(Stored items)
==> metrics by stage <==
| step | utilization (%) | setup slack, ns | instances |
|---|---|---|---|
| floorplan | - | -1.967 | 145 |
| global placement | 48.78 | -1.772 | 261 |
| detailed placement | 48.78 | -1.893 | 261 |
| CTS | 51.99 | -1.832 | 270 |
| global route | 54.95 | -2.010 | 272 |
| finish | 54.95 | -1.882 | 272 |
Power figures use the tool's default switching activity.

...

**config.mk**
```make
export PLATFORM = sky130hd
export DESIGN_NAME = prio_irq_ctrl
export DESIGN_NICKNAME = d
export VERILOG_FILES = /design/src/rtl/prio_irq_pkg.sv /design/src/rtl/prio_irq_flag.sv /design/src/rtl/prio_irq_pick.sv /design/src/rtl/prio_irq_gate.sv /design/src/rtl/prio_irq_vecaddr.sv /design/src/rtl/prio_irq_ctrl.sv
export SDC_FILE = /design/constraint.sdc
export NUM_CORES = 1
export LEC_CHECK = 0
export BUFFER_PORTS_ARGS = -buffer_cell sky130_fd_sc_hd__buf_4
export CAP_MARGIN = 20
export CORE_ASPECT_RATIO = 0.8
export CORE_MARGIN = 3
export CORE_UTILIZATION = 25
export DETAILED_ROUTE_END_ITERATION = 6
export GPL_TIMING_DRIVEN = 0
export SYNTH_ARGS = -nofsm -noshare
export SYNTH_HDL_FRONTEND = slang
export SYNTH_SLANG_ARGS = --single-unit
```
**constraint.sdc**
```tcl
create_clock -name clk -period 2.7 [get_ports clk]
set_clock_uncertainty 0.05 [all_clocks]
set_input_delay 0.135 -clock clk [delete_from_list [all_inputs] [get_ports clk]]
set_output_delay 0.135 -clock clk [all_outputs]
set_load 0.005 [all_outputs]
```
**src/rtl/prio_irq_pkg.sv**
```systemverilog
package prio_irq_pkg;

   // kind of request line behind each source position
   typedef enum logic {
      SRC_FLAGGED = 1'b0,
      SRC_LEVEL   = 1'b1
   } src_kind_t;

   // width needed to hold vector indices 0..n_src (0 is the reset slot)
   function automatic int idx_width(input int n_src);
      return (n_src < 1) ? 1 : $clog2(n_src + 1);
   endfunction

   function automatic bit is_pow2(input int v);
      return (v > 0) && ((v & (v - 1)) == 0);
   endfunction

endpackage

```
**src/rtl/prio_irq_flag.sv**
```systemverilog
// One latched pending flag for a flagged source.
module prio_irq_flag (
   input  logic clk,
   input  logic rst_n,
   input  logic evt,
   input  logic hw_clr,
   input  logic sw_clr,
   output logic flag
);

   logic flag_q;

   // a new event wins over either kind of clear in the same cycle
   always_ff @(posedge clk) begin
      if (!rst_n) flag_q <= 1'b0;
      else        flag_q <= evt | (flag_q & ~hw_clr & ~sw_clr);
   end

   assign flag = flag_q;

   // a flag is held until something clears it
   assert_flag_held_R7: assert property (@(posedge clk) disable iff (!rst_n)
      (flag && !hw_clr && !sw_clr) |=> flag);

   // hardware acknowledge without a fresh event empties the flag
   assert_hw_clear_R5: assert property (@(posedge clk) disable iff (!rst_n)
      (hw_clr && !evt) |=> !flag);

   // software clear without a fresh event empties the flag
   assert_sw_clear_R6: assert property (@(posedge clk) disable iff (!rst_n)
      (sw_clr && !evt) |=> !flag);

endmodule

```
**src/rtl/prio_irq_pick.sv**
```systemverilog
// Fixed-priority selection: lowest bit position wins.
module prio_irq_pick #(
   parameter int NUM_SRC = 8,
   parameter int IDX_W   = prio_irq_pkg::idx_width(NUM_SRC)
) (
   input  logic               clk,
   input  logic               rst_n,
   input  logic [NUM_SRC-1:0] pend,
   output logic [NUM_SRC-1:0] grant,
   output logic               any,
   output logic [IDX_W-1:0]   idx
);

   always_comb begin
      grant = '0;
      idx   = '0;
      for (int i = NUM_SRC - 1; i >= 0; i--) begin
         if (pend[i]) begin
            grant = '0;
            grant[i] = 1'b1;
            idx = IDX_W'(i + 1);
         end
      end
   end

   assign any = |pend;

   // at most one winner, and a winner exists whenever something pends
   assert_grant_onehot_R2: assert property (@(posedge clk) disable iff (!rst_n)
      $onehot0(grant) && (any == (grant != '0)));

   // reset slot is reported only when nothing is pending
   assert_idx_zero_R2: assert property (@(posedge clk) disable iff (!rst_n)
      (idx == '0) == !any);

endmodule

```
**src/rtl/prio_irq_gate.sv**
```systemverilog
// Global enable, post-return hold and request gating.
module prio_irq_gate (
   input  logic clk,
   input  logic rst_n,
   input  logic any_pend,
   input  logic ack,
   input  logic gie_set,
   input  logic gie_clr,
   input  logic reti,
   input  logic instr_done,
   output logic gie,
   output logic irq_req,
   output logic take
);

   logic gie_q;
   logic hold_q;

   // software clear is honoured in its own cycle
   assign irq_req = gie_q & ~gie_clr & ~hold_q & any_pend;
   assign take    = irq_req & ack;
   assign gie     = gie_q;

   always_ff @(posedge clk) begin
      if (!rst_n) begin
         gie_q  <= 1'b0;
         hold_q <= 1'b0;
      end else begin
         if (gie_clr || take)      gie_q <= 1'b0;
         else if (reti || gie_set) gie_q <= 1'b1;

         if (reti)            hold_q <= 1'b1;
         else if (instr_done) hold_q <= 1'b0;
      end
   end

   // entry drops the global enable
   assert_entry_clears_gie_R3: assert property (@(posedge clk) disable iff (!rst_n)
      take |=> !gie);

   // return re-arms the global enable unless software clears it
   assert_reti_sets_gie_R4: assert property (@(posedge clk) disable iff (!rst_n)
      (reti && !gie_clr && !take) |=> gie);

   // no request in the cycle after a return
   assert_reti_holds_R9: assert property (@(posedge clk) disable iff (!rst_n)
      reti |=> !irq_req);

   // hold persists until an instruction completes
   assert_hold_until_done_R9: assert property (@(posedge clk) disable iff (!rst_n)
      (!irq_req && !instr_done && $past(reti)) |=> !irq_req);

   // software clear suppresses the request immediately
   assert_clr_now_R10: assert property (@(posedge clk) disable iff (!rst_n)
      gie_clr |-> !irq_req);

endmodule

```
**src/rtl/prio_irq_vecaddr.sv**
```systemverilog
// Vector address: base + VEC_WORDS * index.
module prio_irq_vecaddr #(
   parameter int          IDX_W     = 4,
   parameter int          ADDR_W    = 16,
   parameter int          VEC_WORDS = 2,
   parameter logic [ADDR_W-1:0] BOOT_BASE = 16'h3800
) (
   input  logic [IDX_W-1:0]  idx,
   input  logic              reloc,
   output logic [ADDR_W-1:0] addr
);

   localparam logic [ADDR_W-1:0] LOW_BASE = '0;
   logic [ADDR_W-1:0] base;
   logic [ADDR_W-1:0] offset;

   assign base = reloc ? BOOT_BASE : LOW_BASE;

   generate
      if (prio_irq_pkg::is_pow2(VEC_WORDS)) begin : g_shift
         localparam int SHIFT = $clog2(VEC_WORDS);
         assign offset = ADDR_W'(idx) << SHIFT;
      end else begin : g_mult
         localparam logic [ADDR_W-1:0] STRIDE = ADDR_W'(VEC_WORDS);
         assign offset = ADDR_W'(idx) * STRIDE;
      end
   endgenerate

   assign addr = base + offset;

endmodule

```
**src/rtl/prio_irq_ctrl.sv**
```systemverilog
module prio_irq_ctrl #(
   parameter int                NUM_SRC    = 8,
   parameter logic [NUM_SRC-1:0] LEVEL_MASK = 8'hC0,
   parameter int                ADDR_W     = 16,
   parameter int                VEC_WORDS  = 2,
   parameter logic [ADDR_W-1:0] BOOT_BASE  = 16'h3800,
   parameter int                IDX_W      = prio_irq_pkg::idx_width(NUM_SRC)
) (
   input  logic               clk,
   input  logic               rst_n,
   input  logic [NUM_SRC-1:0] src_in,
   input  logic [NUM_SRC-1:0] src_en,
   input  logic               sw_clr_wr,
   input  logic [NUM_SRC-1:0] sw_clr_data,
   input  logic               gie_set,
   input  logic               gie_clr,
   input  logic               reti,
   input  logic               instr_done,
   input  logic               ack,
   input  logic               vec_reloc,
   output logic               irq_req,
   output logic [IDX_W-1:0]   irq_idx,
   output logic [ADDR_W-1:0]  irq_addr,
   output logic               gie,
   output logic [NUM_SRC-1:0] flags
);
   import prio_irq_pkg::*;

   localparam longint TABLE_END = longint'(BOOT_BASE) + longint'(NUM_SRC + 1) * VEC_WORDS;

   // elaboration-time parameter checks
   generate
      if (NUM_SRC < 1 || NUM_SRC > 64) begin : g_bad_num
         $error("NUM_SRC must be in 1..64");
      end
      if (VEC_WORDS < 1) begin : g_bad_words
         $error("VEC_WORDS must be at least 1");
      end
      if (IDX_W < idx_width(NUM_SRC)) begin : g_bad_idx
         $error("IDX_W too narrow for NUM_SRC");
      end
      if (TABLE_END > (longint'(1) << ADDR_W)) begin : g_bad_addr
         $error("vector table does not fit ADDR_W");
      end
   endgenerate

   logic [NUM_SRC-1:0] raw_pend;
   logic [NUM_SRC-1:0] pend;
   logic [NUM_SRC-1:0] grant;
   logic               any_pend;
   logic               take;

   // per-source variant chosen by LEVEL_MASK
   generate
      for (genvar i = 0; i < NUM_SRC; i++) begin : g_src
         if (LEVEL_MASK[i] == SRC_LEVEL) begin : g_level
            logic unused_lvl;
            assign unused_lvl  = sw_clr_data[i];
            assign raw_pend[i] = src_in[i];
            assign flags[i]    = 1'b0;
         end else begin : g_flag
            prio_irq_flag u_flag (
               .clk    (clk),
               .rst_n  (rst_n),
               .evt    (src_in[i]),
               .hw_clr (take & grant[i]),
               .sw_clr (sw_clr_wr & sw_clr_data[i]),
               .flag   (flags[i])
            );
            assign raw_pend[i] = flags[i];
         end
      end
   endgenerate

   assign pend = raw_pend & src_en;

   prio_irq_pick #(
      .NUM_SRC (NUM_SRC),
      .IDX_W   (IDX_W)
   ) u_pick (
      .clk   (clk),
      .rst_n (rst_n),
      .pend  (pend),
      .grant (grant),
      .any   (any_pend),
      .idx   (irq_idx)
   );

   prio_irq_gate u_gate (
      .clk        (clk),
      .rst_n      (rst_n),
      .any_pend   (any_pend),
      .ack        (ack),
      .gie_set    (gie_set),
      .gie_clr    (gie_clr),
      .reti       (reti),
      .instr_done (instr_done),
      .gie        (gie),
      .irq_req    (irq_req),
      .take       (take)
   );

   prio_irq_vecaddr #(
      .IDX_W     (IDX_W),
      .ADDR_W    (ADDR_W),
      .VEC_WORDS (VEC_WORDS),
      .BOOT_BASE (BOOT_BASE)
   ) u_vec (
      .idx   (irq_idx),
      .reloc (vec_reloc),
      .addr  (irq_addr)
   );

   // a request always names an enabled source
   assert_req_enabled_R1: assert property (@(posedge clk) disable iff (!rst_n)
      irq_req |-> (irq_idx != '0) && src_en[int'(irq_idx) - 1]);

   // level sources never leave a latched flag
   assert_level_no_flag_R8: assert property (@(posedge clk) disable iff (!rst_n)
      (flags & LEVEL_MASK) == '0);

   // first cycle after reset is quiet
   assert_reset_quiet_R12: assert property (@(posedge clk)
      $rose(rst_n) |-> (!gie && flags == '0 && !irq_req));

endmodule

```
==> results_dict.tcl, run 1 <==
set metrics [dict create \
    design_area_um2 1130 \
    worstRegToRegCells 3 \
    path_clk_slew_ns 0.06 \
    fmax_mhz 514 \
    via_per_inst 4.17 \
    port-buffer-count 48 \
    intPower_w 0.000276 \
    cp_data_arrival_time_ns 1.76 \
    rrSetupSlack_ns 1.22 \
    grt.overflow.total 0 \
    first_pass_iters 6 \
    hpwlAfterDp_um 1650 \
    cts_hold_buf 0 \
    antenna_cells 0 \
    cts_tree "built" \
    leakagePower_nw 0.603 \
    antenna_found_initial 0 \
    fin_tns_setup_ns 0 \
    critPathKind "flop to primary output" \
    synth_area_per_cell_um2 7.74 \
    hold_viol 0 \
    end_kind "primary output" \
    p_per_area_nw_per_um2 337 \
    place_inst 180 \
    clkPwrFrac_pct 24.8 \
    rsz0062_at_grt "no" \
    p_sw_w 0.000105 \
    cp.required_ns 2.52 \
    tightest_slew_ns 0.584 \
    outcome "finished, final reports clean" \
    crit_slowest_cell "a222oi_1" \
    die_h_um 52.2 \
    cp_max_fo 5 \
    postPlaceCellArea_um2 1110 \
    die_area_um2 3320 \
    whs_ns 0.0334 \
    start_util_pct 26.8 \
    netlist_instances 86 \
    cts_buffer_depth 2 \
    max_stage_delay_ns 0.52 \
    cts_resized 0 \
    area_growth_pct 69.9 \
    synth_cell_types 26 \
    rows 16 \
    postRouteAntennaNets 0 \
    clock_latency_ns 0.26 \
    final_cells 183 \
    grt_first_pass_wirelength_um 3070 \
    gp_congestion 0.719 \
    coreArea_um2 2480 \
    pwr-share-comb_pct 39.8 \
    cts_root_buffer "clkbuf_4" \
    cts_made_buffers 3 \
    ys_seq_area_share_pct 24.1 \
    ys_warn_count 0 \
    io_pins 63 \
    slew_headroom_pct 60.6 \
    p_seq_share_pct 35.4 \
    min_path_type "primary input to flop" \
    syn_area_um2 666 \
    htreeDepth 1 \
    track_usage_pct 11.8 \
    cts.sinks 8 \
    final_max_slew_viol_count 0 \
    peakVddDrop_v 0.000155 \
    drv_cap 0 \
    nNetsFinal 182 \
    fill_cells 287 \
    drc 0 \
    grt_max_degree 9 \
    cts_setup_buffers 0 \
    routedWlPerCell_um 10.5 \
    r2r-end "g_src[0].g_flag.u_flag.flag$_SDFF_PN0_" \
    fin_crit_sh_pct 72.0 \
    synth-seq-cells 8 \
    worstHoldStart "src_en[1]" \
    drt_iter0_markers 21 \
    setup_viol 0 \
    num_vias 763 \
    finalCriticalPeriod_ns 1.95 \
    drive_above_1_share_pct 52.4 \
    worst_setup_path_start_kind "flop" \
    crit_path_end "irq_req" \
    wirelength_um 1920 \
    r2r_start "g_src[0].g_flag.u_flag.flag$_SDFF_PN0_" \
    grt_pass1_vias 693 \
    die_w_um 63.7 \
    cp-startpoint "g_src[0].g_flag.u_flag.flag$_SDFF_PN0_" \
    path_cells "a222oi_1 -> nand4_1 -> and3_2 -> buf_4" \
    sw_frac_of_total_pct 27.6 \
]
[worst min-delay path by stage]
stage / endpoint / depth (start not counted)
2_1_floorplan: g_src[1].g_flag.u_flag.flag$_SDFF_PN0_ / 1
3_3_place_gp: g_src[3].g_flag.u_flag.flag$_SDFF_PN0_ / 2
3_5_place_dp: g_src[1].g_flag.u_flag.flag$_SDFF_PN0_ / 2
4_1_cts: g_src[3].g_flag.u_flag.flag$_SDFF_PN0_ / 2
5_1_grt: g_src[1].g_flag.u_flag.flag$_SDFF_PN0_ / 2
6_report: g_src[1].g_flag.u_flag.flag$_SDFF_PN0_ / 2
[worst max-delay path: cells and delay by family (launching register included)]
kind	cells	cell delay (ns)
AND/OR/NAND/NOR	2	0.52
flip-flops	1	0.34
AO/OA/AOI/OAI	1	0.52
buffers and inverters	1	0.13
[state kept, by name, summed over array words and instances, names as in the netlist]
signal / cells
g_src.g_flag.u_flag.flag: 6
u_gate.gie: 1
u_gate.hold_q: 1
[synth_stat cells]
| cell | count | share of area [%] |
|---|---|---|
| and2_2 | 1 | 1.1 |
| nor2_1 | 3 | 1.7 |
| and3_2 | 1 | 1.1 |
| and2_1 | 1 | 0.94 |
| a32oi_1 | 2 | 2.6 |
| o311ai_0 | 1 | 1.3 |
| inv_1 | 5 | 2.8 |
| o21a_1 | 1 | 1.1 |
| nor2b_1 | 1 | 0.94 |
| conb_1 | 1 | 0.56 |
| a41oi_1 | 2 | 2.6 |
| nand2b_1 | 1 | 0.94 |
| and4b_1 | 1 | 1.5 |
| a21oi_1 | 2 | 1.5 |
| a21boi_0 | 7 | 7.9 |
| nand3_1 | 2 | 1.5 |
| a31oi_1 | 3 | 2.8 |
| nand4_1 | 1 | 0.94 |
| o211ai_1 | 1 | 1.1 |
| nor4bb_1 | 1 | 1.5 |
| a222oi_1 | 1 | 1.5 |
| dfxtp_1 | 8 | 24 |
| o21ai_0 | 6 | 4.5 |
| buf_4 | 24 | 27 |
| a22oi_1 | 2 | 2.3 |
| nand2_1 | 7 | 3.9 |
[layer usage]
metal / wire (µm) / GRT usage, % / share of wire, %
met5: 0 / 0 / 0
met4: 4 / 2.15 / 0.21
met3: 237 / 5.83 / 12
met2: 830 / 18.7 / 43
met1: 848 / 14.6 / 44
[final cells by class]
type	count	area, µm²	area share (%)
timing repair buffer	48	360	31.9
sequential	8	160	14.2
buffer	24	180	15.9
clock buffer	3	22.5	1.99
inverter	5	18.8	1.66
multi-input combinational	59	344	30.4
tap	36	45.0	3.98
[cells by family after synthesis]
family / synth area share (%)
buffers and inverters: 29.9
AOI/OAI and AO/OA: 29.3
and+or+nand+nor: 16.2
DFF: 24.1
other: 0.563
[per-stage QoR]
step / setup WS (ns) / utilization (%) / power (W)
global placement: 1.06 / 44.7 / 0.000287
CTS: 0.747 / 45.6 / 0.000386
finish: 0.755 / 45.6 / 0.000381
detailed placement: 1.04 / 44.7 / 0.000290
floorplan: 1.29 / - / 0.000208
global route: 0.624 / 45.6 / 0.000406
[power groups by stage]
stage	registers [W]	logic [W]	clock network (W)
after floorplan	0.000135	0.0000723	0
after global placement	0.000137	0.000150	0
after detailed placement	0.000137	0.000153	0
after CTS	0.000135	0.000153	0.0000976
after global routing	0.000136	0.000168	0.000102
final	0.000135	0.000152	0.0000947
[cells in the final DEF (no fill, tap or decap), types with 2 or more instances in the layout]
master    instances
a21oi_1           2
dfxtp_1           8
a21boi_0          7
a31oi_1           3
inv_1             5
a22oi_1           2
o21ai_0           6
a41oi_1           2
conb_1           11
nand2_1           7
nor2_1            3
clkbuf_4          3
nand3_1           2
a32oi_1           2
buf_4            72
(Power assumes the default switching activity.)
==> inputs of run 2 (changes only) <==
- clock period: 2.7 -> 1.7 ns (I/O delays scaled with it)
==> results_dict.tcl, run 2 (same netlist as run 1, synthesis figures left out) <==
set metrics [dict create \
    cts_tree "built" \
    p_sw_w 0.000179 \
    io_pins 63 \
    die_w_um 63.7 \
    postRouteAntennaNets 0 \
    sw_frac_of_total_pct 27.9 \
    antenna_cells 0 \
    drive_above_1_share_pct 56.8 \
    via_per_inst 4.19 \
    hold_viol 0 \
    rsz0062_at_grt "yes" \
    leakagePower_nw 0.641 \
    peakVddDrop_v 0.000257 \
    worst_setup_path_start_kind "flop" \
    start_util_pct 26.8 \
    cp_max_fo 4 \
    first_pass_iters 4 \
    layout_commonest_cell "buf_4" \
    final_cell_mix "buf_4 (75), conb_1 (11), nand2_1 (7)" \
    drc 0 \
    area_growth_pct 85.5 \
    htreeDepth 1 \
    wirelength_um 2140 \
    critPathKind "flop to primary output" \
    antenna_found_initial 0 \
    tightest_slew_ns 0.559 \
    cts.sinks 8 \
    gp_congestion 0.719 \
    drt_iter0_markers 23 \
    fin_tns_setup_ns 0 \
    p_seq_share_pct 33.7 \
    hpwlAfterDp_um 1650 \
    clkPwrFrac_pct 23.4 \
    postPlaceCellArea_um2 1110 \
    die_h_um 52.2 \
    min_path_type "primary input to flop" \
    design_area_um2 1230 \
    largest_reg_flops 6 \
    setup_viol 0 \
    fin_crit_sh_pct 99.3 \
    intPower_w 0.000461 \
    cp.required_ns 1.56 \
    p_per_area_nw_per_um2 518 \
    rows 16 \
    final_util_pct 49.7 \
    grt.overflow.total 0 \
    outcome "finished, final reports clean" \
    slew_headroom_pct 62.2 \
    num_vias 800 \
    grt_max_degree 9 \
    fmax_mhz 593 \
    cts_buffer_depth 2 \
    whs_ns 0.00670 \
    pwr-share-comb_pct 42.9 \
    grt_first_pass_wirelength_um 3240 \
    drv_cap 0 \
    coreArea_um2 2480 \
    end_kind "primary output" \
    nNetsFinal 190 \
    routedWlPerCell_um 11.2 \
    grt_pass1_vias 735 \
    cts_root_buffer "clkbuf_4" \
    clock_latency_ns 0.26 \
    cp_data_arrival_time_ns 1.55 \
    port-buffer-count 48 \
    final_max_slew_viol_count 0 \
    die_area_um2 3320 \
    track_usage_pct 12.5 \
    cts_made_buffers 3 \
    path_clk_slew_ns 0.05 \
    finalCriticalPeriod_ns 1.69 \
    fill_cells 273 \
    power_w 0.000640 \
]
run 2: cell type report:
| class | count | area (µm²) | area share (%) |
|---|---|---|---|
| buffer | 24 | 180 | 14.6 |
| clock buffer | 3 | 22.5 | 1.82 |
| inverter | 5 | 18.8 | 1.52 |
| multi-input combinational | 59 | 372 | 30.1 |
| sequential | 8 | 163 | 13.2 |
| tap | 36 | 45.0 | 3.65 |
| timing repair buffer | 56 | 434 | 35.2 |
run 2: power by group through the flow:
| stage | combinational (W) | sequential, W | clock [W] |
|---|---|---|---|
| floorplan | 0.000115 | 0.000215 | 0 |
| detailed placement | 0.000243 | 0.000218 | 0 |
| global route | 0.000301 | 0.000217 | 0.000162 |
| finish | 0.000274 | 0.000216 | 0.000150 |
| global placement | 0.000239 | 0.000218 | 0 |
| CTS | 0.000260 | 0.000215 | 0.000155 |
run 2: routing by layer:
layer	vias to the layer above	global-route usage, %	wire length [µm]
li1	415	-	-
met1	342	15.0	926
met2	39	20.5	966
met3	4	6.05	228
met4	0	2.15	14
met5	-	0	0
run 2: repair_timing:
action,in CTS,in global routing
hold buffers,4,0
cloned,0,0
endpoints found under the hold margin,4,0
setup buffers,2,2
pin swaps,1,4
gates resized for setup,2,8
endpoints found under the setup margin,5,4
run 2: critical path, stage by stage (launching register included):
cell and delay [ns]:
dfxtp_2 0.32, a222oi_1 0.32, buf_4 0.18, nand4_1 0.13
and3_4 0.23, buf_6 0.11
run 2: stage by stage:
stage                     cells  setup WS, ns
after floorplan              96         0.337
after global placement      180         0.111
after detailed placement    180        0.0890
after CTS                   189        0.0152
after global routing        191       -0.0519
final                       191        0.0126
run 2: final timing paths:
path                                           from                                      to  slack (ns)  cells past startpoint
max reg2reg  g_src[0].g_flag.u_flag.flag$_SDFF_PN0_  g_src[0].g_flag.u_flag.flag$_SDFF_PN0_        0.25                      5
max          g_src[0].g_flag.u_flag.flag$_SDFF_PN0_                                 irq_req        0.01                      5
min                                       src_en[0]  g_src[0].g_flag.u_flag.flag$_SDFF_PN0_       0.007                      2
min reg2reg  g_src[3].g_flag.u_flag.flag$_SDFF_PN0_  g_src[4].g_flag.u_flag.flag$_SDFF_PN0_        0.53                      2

■ Action item
In the entries above, find the line with "-1.967 | 145 |" and the line with "Power figures use", then set down exactly those two and every line between them, nothing else.

■ Result of the exercise
| floorplan | - | -1.967 | 145 |
| global placement | 48.78 | -1.772 | 261 |
| detailed placement | 48.78 | -1.893 | 261 |
| CTS | 51.99 | -1.832 | 270 |
| global route | 54.95 | -2.010 | 272 |
| finish | 54.95 | -1.882 | 272 |
Power figures use the tool's default switching activity.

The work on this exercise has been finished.